The CEC’s Clean Energy Australia 2026 report shows renewables hit 43% of Australia’s electricity in 2025 and Australia is now the world’s third-largest utility-scale battery market — but new wind and solar investment has fallen to a decade low.
Western Australia is leading Australia’s charge as a global battery nation, underpinned by surging home battery installations and the state’s position as the world’s largest lithium supplier.
Leaked BHP documents reveal they quietly shelved billions in Pilbara decarbonisation projects and delayed its electric truck rollout — while continuing to buy new diesel fleets.
A May heatwave in the UK — with amber heat-health alerts issued across England — has prompted fresh questions about whether the country’s infrastructure, housing stock and health systems are built for a hotter climate.
Sumitomo (major Japan trading company) and ENEOS (Japan oil major) have announced that they’ve “paused” their green hydrogen project w/ Malaysia’s SEDC Energy announced in late 2023.
NSW launched its biggest-ever renewable energy tenders this week, opening Tender 8 for 2.5 GW of new generation (with a new hybrid solar-battery LTESA product) and Tender 9 for 12.5 GWh of long-duration storage, as the state aims to replace its ageing coal fleet.

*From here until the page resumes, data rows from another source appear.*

`src/rtl/core/pms_pkg.sv`:
```
// ----------------------------------------------------------------------------
// pms_pkg
// Shared types, constants and saturating helpers of the motion step unit.
// ----------------------------------------------------------------------------
`default_nettype none

package pms_pkg;

  localparam int FRAC_BITS_DEF = 16;

  // register reset values
  localparam logic [22:0] MASS_RST  = 23'd65536;
  localparam logic [15:0] SPEED_RST = 16'd1000;
  localparam logic [11:0] WIDTH_RST = 12'd1024;
  localparam logic [11:0] HEIGHT_RST = 12'd768;
  localparam logic [19:0] MU_RST    = 20'd655;
  localparam logic [19:0] NORM_RST  = 20'd65536;

  // register indexes
  localparam logic [2:0] CFG_MASS   = 3'd0;
  localparam logic [2:0] CFG_SPEED  = 3'd1;
  localparam logic [2:0] CFG_WIDTH  = 3'd2;
  localparam logic [2:0] CFG_HEIGHT = 3'd3;
  localparam logic [2:0] CFG_MU     = 3'd4;
  localparam logic [2:0] CFG_NORM   = 3'd5;

  localparam logic signed [31:0] S32_MAX = 32'sh7FFFFFFF;
  localparam logic signed [31:0] S32_MIN = 32'sh80000000;

  typedef enum logic {
    OP_DIV,
    OP_SQRT
  } op_t;

  typedef struct packed {
    logic        start;
    op_t         op;
    logic [63:0] num;
    logic [63:0] den;
  } arith_req_t;

  typedef struct packed {
    logic        done;
    logic [63:0] result;
  } arith_rsp_t;

  typedef enum logic [4:0] {
    ST_IDLE, ST_WAIT, ST_DIVX, ST_AX, ST_AY,
    ST_SQX, ST_SQY, ST_SQS, ST_RFR, ST_FU, ST_FMU, ST_FN, ST_FDIV, ST_FACC,
    ST_VEL, ST_LX, ST_LY, ST_LL, ST_LCMP, ST_RLM, ST_LMUL, ST_LDIV, ST_LSET,
    ST_POS, ST_WALL, ST_DONE
  } state_t;

  // two's complement magnitude, full range
  function automatic logic [31:0] mag32(input logic [31:0] v);
    mag32 = v[31] ? (~v + 32'd1) : v;
  endfunction

  // signed add saturating to 32 bits
  function automatic logic signed [31:0] add_sat(input logic signed [31:0] a,
                                                 input logic signed [31:0] b);
    logic signed [32:0] s;
    s = {a[31], a} + {b[31], b};
    if (s[32] != s[31]) add_sat = s[32] ? S32_MIN : S32_MAX;
    else add_sat = s[31:0];
  endfunction

  // saturating negate
  function automatic logic signed [31:0] neg_sat(input logic signed [31:0] v);
    neg_sat = (v == S32_MIN) ? S32_MAX : -v;
  endfunction

  // apply sign to an unsigned quotient, saturating to 32 bits
  function automatic logic signed [31:0] sat_div(input logic [63:0] q,
                                                 input logic neg);
    if (neg) sat_div = (q > 64'h80000000) ? S32_MIN : -(q[31:0]);
    else sat_div = (q > 64'h7FFFFFFF) ? S32_MAX : q[31:0];
  endfunction

endpackage

`default_nettype wire

```
`src/rtl/core/pms_arith.sv`:
```
// ----------------------------------------------------------------------------
// pms_arith
// Shared iterative unit: 64/64 restoring divide or 64-bit integer square root,
// one bit (or bit pair) per cycle through a single subtractor.
// ----------------------------------------------------------------------------
`default_nettype none

module pms_arith (
  input  wire logic               clk,
  input  wire logic               rst,
  input  wire pms_pkg::arith_req_t req,
  output pms_pkg::arith_rsp_t      rsp
);

  localparam int DIV_STEPS  = 64;
  localparam int SQRT_STEPS = 32;
  localparam int CNT_W      = $clog2(DIV_STEPS);

  logic                busy;
  logic                done;
  pms_pkg::op_t        op;
  logic [CNT_W-1:0]    cnt;
  logic [64:0]         acc;   // remainder / radicand
  logic [63:0]         work;  // quotient / root
  logic [63:0]         aux;   // divisor / root bit

  logic [64:0] sub_a;
  logic [64:0] sub_b;
  logic [65:0] diff;
  logic        ge;

  // single shared compare-subtract
  always_comb begin
    if (op == pms_pkg::OP_DIV) begin
      sub_a = {acc[63:0], work[63]};
      sub_b = {1'b0, aux};
    end else begin
      sub_a = acc;
      sub_b = {1'b0, work + aux};
    end
    diff = {1'b0, sub_a} - {1'b0, sub_b};
    ge   = ~diff[65];
  end

  // sequencing
  always_ff @(posedge clk) begin
    if (rst) begin
      busy <= 1'b0;
      done <= 1'b0;
    end else begin
      done <= 1'b0;
      if (req.start) begin
        busy <= 1'b1;
        op   <= req.op;
        if (req.op == pms_pkg::OP_DIV) begin
          acc  <= '0;
          work <= req.num;
          aux  <= req.den;
          cnt  <= CNT_W'(DIV_STEPS - 1);
        end else begin
          acc  <= {1'b0, req.num};
          work <= '0;
          aux  <= 64'h4000_0000_0000_0000;
          cnt  <= CNT_W'(SQRT_STEPS - 1);
        end
      end else if (busy) begin
        if (op == pms_pkg::OP_DIV) begin
          acc  <= ge ? diff[64:0] : sub_a;
          work <= {work[62:0], ge};
        end else begin
          if (ge) begin
            acc  <= diff[64:0];
            work <= (work >> 1) + aux;
          end else begin
            work <= work >> 1;
          end
          aux <= aux >> 2;
        end
        cnt <= cnt - CNT_W'(1);
        if (cnt == '0) begin
          busy <= 1'b0;
          done <= 1'b1;
        end
      end
    end
  end

  assign rsp.done   = done;
  assign rsp.result = work;

endmodule

`default_nettype wire

```
### config.mk
export PLATFORM = sky130hd
export DESIGN_NAME = three_term_recurrence_checksum_top
export DESIGN_NICKNAME = d
export VERILOG_FILES = /design/src/rtl/core/rtcs_pkg.sv /design/src/rtl/core/rtcs_term_calc.sv /design/src/rtl/core/rtcs_recur.sv /design/src/rtl/core/three_term_recurrence_checksum_top.sv
export SDC_FILE = /design/constraint.sdc
export NUM_CORES = 1
export LEC_CHECK = 0
export ABC_AREA = 1
export BUFFER_PORTS_ARGS = -buffer_cell sky130_fd_sc_hd__buf_2
export CORE_MARGIN = 4
export CORE_UTILIZATION = 40
export CTS_BUF_LIST = sky130_fd_sc_hd__clkbuf_16
export DETAILED_ROUTE_END_ITERATION = 10
export SYNTH_ARGS = -nofsm -noshare
export SYNTH_HDL_FRONTEND = slang
export SYNTH_SLANG_ARGS = --single-unit
### constraint.sdc
create_clock -name clk -period 37.9 [get_ports clk]
set_clock_uncertainty 0.2 [all_clocks]
set_input_delay 7.58 -clock clk [delete_from_list [all_inputs] [get_ports clk]]
set_output_delay 7.58 -clock clk [all_outputs]
set_load 0.01 [all_outputs]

Green light to build first Aussie-made electric ferry. After it’s built, the new 24-metre, battery electric ferry will be trialled for 12 months from early 2028 and is likely to service the new Sydney Fish Markets route when it enters passenger service in 2029.

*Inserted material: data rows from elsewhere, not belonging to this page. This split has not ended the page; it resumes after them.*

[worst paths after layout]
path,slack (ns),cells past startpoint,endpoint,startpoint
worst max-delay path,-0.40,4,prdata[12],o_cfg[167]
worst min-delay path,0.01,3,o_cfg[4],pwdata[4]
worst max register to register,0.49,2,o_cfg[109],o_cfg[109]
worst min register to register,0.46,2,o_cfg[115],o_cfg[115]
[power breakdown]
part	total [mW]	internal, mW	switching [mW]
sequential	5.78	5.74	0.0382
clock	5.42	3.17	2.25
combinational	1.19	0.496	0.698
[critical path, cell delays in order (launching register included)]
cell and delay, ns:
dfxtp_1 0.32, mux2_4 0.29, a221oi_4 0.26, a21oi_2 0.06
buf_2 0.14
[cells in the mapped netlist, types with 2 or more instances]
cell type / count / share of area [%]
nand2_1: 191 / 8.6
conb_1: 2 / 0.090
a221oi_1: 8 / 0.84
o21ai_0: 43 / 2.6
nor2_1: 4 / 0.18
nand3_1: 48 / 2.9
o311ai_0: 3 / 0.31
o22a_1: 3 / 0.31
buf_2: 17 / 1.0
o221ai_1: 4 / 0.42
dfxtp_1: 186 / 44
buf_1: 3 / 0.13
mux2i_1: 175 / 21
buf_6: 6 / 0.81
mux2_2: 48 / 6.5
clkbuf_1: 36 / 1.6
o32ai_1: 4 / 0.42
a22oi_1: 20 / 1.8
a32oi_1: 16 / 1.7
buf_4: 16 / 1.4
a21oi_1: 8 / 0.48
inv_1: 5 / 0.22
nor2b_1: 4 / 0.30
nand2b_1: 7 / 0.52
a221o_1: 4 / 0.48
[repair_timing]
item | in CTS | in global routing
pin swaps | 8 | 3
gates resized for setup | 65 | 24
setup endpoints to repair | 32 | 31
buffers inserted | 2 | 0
## src/sv/vgbs_pkg.sv

```systemverilog
package vgbs_pkg;

  // action codes
  localparam logic [1:0] ACT_WRITE  = 2'd0;
  localparam logic [1:0] ACT_READ   = 2'd1;
  localparam logic [1:0] ACT_SAMPLE = 2'd2;
  localparam logic [1:0] ACT_CLEAR  = 2'd3;

  // status codes
  localparam logic [1:0] ST_OK    = 2'd0;
  localparam logic [1:0] ST_EMPTY = 2'd1;
  localparam logic [1:0] ST_OOB   = 2'd2;

  // register indexes
  localparam logic [7:0] REG_WIDTH  = 8'd0;
  localparam logic [7:0] REG_HEIGHT = 8'd1;

  localparam logic [7:0] SIZE_RESET = 8'd128;

  // width of the linear cell index before trimming to the store depth
  localparam int IDX_W = 18;

  // which neighbor cell an address refers to
  typedef enum logic [1:0] {
    SEL_A,
    SEL_B,
    SEL_C,
    SEL_D
  } addr_sel_t;

  // step of the shared blend unit
  typedef enum logic [2:0] {
    LS_TOPX,
    LS_TOPY,
    LS_BOTX,
    LS_BOTY,
    LS_RX,
    LS_RY
  } lerp_step_t;

  // how the result registers are set
  typedef enum logic [2:0] {
    RES_NONE,
    RES_OK,
    RES_EMPTY,
    RES_OOB,
    RES_READ
  } res_op_t;

  typedef struct packed {
    logic       load_in;
    logic       prep;
    logic       mem_wr;
    logic       rd_en;
    addr_sel_t  addr_sel;
    logic       clr_start;
    logic       clr_step;
    logic       lerp_en;
    lerp_step_t lerp_step;
    res_op_t    res_op;
    logic       out_load;
  } cmd_t;

  typedef struct packed {
    logic [1:0] act;
    logic       empty;
    logic       oob;
    logic       clr_last;
    logic       out_free;
  } sts_t;

endpackage

```

## src/sv/vgbs_ctrl.sv

```systemverilog
module vgbs_ctrl (
  input  logic          clk,
  input  logic          rst,
  input  logic          in_valid,
  output logic          in_stall,
  input  vgbs_pkg::sts_t sts,
  output vgbs_pkg::cmd_t cmd
);

  typedef enum logic [3:0] {
    S_CLR,
    S_IDLE,
    S_PREP,
    S_EXEC,
    S_RD1,
    S_RD2,
    S_RD3,
    S_RDW,
    S_RDDONE,
    S_L1,
    S_L2,
    S_L3,
    S_L4,
    S_L5,
    S_L6,
    S_FIN
  } state_t;

  state_t state;
  state_t state_next;
  logic   clr_reply;
  logic   clr_reply_next;

  assign in_stall = (state != S_IDLE);

  // next state and commands
  always_comb begin
    state_next     = state;
    clr_reply_next = clr_reply;
    cmd            = '0;
    cmd.addr_sel   = vgbs_pkg::SEL_A;
    cmd.lerp_step  = vgbs_pkg::LS_TOPX;
    cmd.res_op     = vgbs_pkg::RES_NONE;
    case (state)
      S_CLR: begin
        cmd.clr_step = 1'b1;
        if (sts.clr_last) begin
          state_next = clr_reply ? S_FIN : S_IDLE;
        end
      end
      S_IDLE: begin
        if (in_valid) begin
          cmd.load_in = 1'b1;
          state_next  = S_PREP;
        end
      end
      S_PREP: begin
        cmd.prep   = 1'b1;
        state_next = S_EXEC;
      end
      S_EXEC: begin
        if (sts.act == vgbs_pkg::ACT_CLEAR) begin
          cmd.clr_start  = 1'b1;
          cmd.res_op     = vgbs_pkg::RES_OK;
          clr_reply_next = 1'b1;
          state_next     = S_CLR;
        end else if (sts.empty) begin
          cmd.res_op = vgbs_pkg::RES_EMPTY;
          state_next = S_FIN;
        end else if (sts.act != vgbs_pkg::ACT_SAMPLE && sts.oob) begin
          cmd.res_op = vgbs_pkg::RES_OOB;
          state_next = S_FIN;
        end else if (sts.act == vgbs_pkg::ACT_WRITE) begin
          cmd.mem_wr = 1'b1;
          cmd.res_op = vgbs_pkg::RES_OK;
          state_next = S_FIN;
        end else begin
          cmd.rd_en  = 1'b1;
          state_next = (sts.act == vgbs_pkg::ACT_SAMPLE) ? S_RD1 : S_RDW;
        end
      end
      S_RD1: begin
        cmd.rd_en    = 1'b1;
        cmd.addr_sel = vgbs_pkg::SEL_B;
        state_next   = S_RD2;
      end
      S_RD2: begin
        cmd.rd_en    = 1'b1;
        cmd.addr_sel = vgbs_pkg::SEL_C;
        state_next   = S_RD3;
      end
      S_RD3: begin
        cmd.rd_en    = 1'b1;
        cmd.addr_sel = vgbs_pkg::SEL_D;
        state_next   = S_RDW;
      end
      S_RDW: begin
        state_next = (sts.act == vgbs_pkg::ACT_SAMPLE) ? S_L1 : S_RDDONE;
      end
      S_RDDONE: begin
        cmd.res_op = vgbs_pkg::RES_READ;
        state_next = S_FIN;
      end
      S_L1: begin
        cmd.lerp_en   = 1'b1;
        cmd.lerp_step = vgbs_pkg::LS_TOPX;
        state_next    = S_L2;
      end
      S_L2: begin
        cmd.lerp_en   = 1'b1;
        cmd.lerp_step = vgbs_pkg::LS_TOPY;
        state_next    = S_L3;
      end
      S_L3: begin
        cmd.lerp_en   = 1'b1;
        cmd.lerp_step = vgbs_pkg::LS_BOTX;
        state_next    = S_L4;
      end
      S_L4: begin
        cmd.lerp_en   = 1'b1;
        cmd.lerp_step = vgbs_pkg::LS_BOTY;
        state_next    = S_L5;
      end
      S_L5: begin
        cmd.lerp_en   = 1'b1;
        cmd.lerp_step = vgbs_pkg::LS_RX;
        state_next    = S_L6;
      end
      S_L6: begin
        cmd.lerp_en   = 1'b1;
        cmd.lerp_step = vgbs_pkg::LS_RY;
        state_next    = S_FIN;
      end
      S_FIN: begin
        if (sts.out_free) begin
          cmd.out_load = 1'b1;
          state_next   = S_IDLE;
        end
      end
      default: begin
        state_next = S_IDLE;
      end
    endcase
  end

  // state register
  always_ff @(posedge clk) begin
    if (rst) begin
      state     <= S_CLR;
      clr_reply <= 1'b0;
    end else begin
      state     <= state_next;
      clr_reply <= clr_reply_next;
    end
  end

`ifndef SYNTHESIS
  a_one_item: assert property (@(posedge clk) disable iff (rst)
    (in_valid && !in_stall) |=> in_stall)
    else $error("input taken while an item is in flight");

  a_port_conflict: assert property (@(posedge clk) disable iff (rst)
    !((cmd.mem_wr || cmd.clr_step) && cmd.rd_en))
    else $error("store read and write in one cycle");

  a_reset_sweep: assert property (@(posedge clk) disable iff (rst)
    $past(rst) |-> (in_stall && cmd.clr_step))
    else $error("no clearing sweep after reset");
`endif

endmodule

```

## config.mk

```make
export PLATFORM = sky130hd
export DESIGN_NAME = vgbs_ctrl
export DESIGN_NICKNAME = d
export VERILOG_FILES = /design/src/sv/vgbs_pkg.sv /design/src/sv/vgbs_ctrl.sv
export SDC_FILE = /design/constraint.sdc
export NUM_CORES = 1
export LEC_CHECK = 0
export ABC_AREA = 1
export BUFFER_PORTS_ARGS = -buffer_cell sky130_fd_sc_hd__buf_2
export CORE_AREA = 2 2 39 41
export DETAILED_ROUTE_END_ITERATION = 7
export DIE_AREA = 0 0 41 43
export PLACE_DENSITY = 0.69
export SETUP_SLACK_MARGIN = 0.3
export SYNTH_ARGS = -nofsm -noshare
export SYNTH_HDL_FRONTEND = slang
export SYNTH_SLANG_ARGS = --single-unit
```

## constraint.sdc

```tcl
create_clock -name clk -period 1.35 [get_ports clk]
set_input_delay 0.27 -clock clk [delete_from_list [all_inputs] [get_ports clk]]
set_output_delay 0.27 -clock clk [all_outputs]
set_load 0.02 [all_outputs]
```
`config.mk`:
```
export PLATFORM = sky130hd
export DESIGN_NAME = bmf_controller
export DESIGN_NICKNAME = d
export VERILOG_FILES = /design/src/rtl/bmf_pkg.sv /design/src/rtl/bmf_controller.sv
export SDC_FILE = /design/constraint.sdc
export NUM_CORES = 1
export LEC_CHECK = 0
export BUFFER_PORTS_ARGS = -buffer_cell sky130_fd_sc_hd__buf_2
export CAP_MARGIN = 0
export CORE_AREA = 4 4 41 43
export DETAILED_ROUTE_END_ITERATION = 10
export DIE_AREA = 0 0 45 47
export PLACE_DENSITY = 0.47
export SETUP_SLACK_MARGIN = 0.05
export SKIP_CTS_REPAIR_TIMING = 1
export SLEW_MARGIN = 30
export SYNTH_ARGS = -nofsm -noshare
export SYNTH_HDL_FRONTEND = slang
export SYNTH_SLANG_ARGS = --single-unit
```
`constraint.sdc`:
```
create_clock -name clk -period 1.65 [get_ports clk]
set_clock_uncertainty 0.1 [all_clocks]
set_input_delay 0.0825 -clock clk [delete_from_list [all_inputs] [get_ports clk]]
set_output_delay 0.0825 -clock clk [all_outputs]
set_load 0.005 [all_outputs]
```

Star of the South opened its draft Environmental Impact Statement and Victorian Environment Effects Statement for public review, marking the first step in Australia’s first offshore wind environmental approvals process. It could take an additional five years to become fully operational.
South Australia moved to bolster fuel security this week, announcing a strategic diesel reserve of up to 20 million litres to be stored at Port Bonython amid escalating concerns over global fuel supply disruptions linked to conflict in the Middle East.

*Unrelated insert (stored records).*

<file path="src/hw/rtl/bde_pkg.sv">
// Shared types and constants for the button debounce event detector.
`default_nettype none

package bde_pkg;

    localparam int MAX_BTN    = 4;
    localparam int TIME_W     = 32;
    localparam int LONG_W     = 16;
    localparam int DB_W       = 8;
    localparam int EVT_W      = 4;
    localparam int CFG_IDX_W  = 3;
    localparam int CFG_DATA_W = 16;

    localparam logic [DB_W-1:0]   DEBOUNCE_RESET = 8'd20;
    localparam logic [LONG_W-1:0] LONG_RESET     = 16'd1000;

    localparam logic [CFG_IDX_W-1:0] REG_DEBOUNCE = 3'd0;
    localparam logic [CFG_IDX_W-1:0] REG_LONG0    = 3'd1;
    localparam logic [CFG_IDX_W-1:0] REG_LONG3    = 3'd4;

    localparam logic [EVT_W-1:0] EVT_PRESSED  = 4'b0001;
    localparam logic [EVT_W-1:0] EVT_RELEASED = 4'b0010;
    localparam logic [EVT_W-1:0] EVT_CLICK    = 4'b0100;
    localparam logic [EVT_W-1:0] EVT_LONG     = 4'b1000;

    typedef struct packed {
        logic              pressed;
        logic              evt;
        logic [EVT_W-1:0]  events;
        logic [TIME_W-1:0] ptime;
    } t_chan_stat;

endpackage

`default_nettype wire

</file>
<file path="src/hw/rtl/button_debounce_event_detector.sv">
// Top level: shared debounce, per-button event tracking and per-tick report.
//
//   channel | direction | handshake                  | beat
//   in      | sink      | i_in_valid / o_in_stall    | pin_levels, read_channel, read_clear
//   out     | source    | o_out_valid / i_out_stall  | mask, count, events, time, notify
//   cfg     | sink      | i_cfg_valid / o_cfg_ready  | index, data
//
// One beat per cycle sustained while the output is not stalled; a result passes
// through the input register, then the update logic into the output register.
// Synchronous active-low reset; no clearing pass, the block takes beats right away.
// Output stall holds the output register; the input register absorbs one more beat
// before o_in_stall rises.
`default_nettype none

module button_debounce_event_detector #(
    parameter int CHANNELS = 4
) (
    input  wire logic                              i_clk,
    input  wire logic                              i_rst_n,
    input  wire logic                              i_in_valid,
    output      logic                              o_in_stall,
    input  wire logic [3:0]                        i_pin_levels,
    input  wire logic [1:0]                        i_read_channel,
    input  wire logic                              i_read_clear,
    output      logic                              o_out_valid,
    input  wire logic                              i_out_stall,
    output      logic [3:0]                        o_pressed_mask,
    output      logic [2:0]                        o_pressed_count,
    output      logic [3:0]                        o_channel_events,
    output      logic [31:0]                       o_pressed_time,
    output      logic                              o_notify,
    input  wire logic                              i_cfg_valid,
    output      logic                              o_cfg_ready,
    input  wire logic [bde_pkg::CFG_IDX_W-1:0]     i_cfg_index,
    input  wire logic [bde_pkg::CFG_DATA_W-1:0]    i_cfg_data
);

    localparam int NCH = (CHANNELS < bde_pkg::MAX_BTN) ? CHANNELS : bde_pkg::MAX_BTN;

    logic                        r_in_valid;
    logic [3:0]                  r_levels;
    logic [1:0]                  r_ch;
    logic                        r_clr;

    logic [bde_pkg::TIME_W-1:0]  r_tick, n_tick;
    logic [3:0]                  r_raw_last;
    logic [bde_pkg::DB_W-1:0]    r_db_left, n_db_left;
    logic                        r_upd_pend;
    logic                        upd;
    logic [bde_pkg::DB_W-1:0]    r_db_ticks;
    logic [bde_pkg::LONG_W-1:0]  r_hold_limit [bde_pkg::MAX_BTN];

    logic                        r_out_valid;
    logic [3:0]                  r_mask;
    logic [2:0]                  r_count;
    logic [3:0]                  r_events;
    logic [31:0]                 r_ptime;
    logic                        r_notify;

    logic                        out_ready;
    logic                        adv;
    bde_pkg::t_chan_stat         stat [bde_pkg::MAX_BTN];
    logic [3:0]                  mask;
    logic [2:0]                  count;
    logic                        notify;
    logic [1:0]                  cfg_ch;

    assign out_ready  = !r_out_valid || !i_out_stall;
    assign adv        = r_in_valid && out_ready;
    assign o_in_stall = r_in_valid && !out_ready;
    assign o_cfg_ready = 1'b1;

    assign n_tick = r_tick + bde_pkg::TIME_W'(1);

    always_comb begin
        n_db_left = r_db_left;
        upd       = r_upd_pend;
        if (r_levels != r_raw_last) begin
            if (r_db_ticks == '0) begin
                n_db_left = '0;
                upd       = 1'b1;
            end else begin
                n_db_left = r_db_ticks;
            end
        end else if (r_db_left != '0) begin
            n_db_left = r_db_left - bde_pkg::DB_W'(1);
            if (n_db_left == '0) begin
                upd = 1'b1;
            end
        end
    end

    for (genvar c = 0; c < bde_pkg::MAX_BTN; c++) begin : g_chan
        if (c < NCH) begin : g_on
            bde_chan u_chan (
                .i_clk        (i_clk),
                .i_rst_n      (i_rst_n),
                .i_adv        (adv),
                .i_tick       (n_tick),
                .i_upd        (upd),
                .i_level      (r_levels[c]),
                .i_hold_limit (r_hold_limit[c]),
                .i_clr        (r_clr && (r_ch == 2'(c))),
                .o_stat       (stat[c])
            );
        end else begin : g_off
            assign stat[c] = '0;
        end
    end

    always_comb begin
        count  = '0;
        notify = 1'b0;
        for (int c = 0; c < bde_pkg::MAX_BTN; c++) begin
            mask[c] = stat[c].pressed;
            count   = count + 3'(stat[c].pressed);
            notify  = notify | stat[c].evt;
        end
    end

    assign cfg_ch = 2'(i_cfg_index - bde_pkg::REG_LONG0);

    always_ff @(posedge i_clk) begin
        if (!i_rst_n) begin
            r_db_ticks <= bde_pkg::DEBOUNCE_RESET;
            for (int c = 0; c < bde_pkg::MAX_BTN; c++) begin
                r_hold_limit[c] <= bde_pkg::LONG_RESET;
            end
        end else if (i_cfg_valid) begin
            if (i_cfg_index == bde_pkg::REG_DEBOUNCE) begin
                r_db_ticks <= i_cfg_data[bde_pkg::DB_W-1:0];
            end else if (i_cfg_index >= bde_pkg::REG_LONG0 &&
                         i_cfg_index <= bde_pkg::REG_LONG3 && (32'(cfg_ch) < NCH)) begin
                r_hold_limit[cfg_ch] <= i_cfg_data[bde_pkg::LONG_W-1:0];
            end
        end
    end

    always_ff @(posedge i_clk) begin
        if (!i_rst_n) begin
            r_in_valid <= 1'b0;
        end else if (!o_in_stall) begin
            r_in_valid <= i_in_valid;
        end
    end

    always_ff @(posedge i_clk) begin
        if (i_in_valid && !o_in_stall) begin
            r_levels <= i_pin_levels;
            r_ch     <= i_read_channel;
            r_clr    <= i_read_clear;
        end
    end

    always_ff @(posedge i_clk) begin
        if (!i_rst_n) begin
            r_tick     <= '0;
            r_raw_last <= '0;
            r_db_left  <= '0;
            r_upd_pend <= 1'b1;
        end else if (adv) begin
            r_tick     <= n_tick;
            r_raw_last <= r_levels;
            r_db_left  <= n_db_left;
            r_upd_pend <= 1'b0;
        end
    end

    always_ff @(posedge i_clk) begin
        if (!i_rst_n) begin
            r_out_valid <= 1'b0;
        end else if (out_ready) begin
            r_out_valid <= r_in_valid;
        end
    end

    always_ff @(posedge i_clk) begin
        if (adv) begin
            r_mask   <= mask;
            r_count  <= count;
            r_events <= stat[r_ch].events;
            r_ptime  <= stat[r_ch].ptime;
            r_notify <= notify;
        end
    end

    assign o_out_valid      = r_out_valid;
    assign o_pressed_mask   = r_mask;
    assign o_pressed_count  = r_count;
    assign o_channel_events = r_events;
    assign o_pressed_time   = r_ptime;
    assign o_notify         = r_notify;

endmodule

`default_nettype wire

</file>
<file path="src/hw/rtl/bde_chan.sv">
// Per-button state: long-press countdown, press timestamps and event flags.
`default_nettype none

module bde_chan (
    input  wire logic                        i_clk,
    input  wire logic                        i_rst_n,
    input  wire logic                        i_adv,
    input  wire logic [bde_pkg::TIME_W-1:0]  i_tick,
    input  wire logic                        i_upd,
    input  wire logic                        i_level,
    input  wire logic [bde_pkg::LONG_W-1:0]  i_hold_limit,
    input  wire logic                        i_clr,
    output bde_pkg::t_chan_stat              o_stat
);

    logic                        r_pressed, n_pressed;
    logic                        r_armed, n_armed;
    logic                        r_done, n_done;
    logic [bde_pkg::LONG_W-1:0]  r_left, n_left;
    logic [bde_pkg::TIME_W-1:0]  r_start, n_start;
    logic [bde_pkg::TIME_W-1:0]  r_end, n_end;
    logic [bde_pkg::EVT_W-1:0]   r_flags, n_flags;
    logic [bde_pkg::EVT_W-1:0]   flags_rep;
    logic                        long_evt;
    logic                        chg;

    always_comb begin
        n_pressed = r_pressed;
        n_armed   = r_armed;
        n_done    = r_done;
        n_left    = r_left;
        n_start   = r_start;
        n_end     = r_end;
        flags_rep = r_flags;
        long_evt  = 1'b0;
        chg       = 1'b0;

        // long-press countdown runs before the debounced update
        if (r_armed) begin
            if (r_left <= bde_pkg::LONG_W'(1)) begin
                n_armed = 1'b0;
                n_left  = '0;
                if (r_pressed) begin
                    n_done    = 1'b1;
                    flags_rep = flags_rep | bde_pkg::EVT_LONG;
                    long_evt  = 1'b1;
                end
            end else begin
                n_left = r_left - bde_pkg::LONG_W'(1);
            end
        end

        if (i_upd && (i_level != r_pressed)) begin
            chg = 1'b1;
            if (i_level) begin
                n_start   = i_tick;
                n_done    = 1'b0;
                flags_rep = flags_rep | bde_pkg::EVT_PRESSED;
                n_left    = i_hold_limit;
                n_armed   = 1'b1;
                n_pressed = 1'b1;
            end else begin
                n_end   = i_tick;
                n_armed = 1'b0;
                n_left  = '0;
                if (n_done) begin
                    flags_rep = flags_rep | bde_pkg::EVT_RELEASED;
                end else begin
                    flags_rep = flags_rep | bde_pkg::EVT_RELEASED | bde_pkg::EVT_CLICK;
                end
                n_pressed = 1'b0;
            end
        end

        n_flags = i_clr ? '0 : flags_rep;

        o_stat.pressed = n_pressed;
        o_stat.evt     = long_evt | chg;
        o_stat.events  = flags_rep;
        o_stat.ptime   = n_pressed ? (i_tick - n_start) : (n_end - n_start);
    end

    always_ff @(posedge i_clk) begin
        if (!i_rst_n) begin
            r_pressed <= 1'b0;
            r_armed   <= 1'b0;
            r_done    <= 1'b0;
            r_left    <= '0;
            r_start   <= '0;
            r_end     <= '0;
            r_flags   <= '0;
        end else if (i_adv) begin
            r_pressed <= n_pressed;
            r_armed   <= n_armed;
            r_done    <= n_done;
            r_left    <= n_left;
            r_start   <= n_start;
            r_end     <= n_end;
            r_flags   <= n_flags;
        end
    end

endmodule

`default_nettype wire

</file>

An east coast gas reserve has been announced, from July next year, Queensland’s three LNG ventures will be required, by law, to set aside 20 per cent of their export volumes for Australian users.
The road to net zero will need to include Australia’s freight task and the economics are shifting fast.
Endgame Analytics is pleased to share the second instalment of our decarbonising transport research series, this time focusing on road freight and the commercial viability of battery electric trucks (BETs) for long-haul operations.
We modelled a B-double trip between Brisbane and Sydney and found that BETs are closer to cost parity with diesel incumbents than conventional wisdom suggests.
Some key highlights:
Cost savings are real: Off-peak charging delivers a 6% cost reduction compared to diesel, while even peak charging brings the BET to within 1% of the diesel equivalent.
Distance matters: Cost parity is achieved at around 700 km per day under our baseline assumptions — and falls to under 300 km if diesel prices sustain above $3 per litre.
Capital is less of a barrier than you’d think: The unit cost per tonne-kilometre is relatively insensitive to the upfront price premium of the BET, as long travel distances amortise the higher acquisition cost effectively.
But structural barriers remain: Charging infrastructure gaps, fatigue regulation misalignment, and a fragmented operator market mean commercial viability alone won’t drive the transition. Coordinated government action is needed.
The convergence of the electricity and transport sectors creates a genuine opportunity. Operators who engage actively with energy market dynamics through strategic charging and vehicle-to-grid participation stand to benefit most.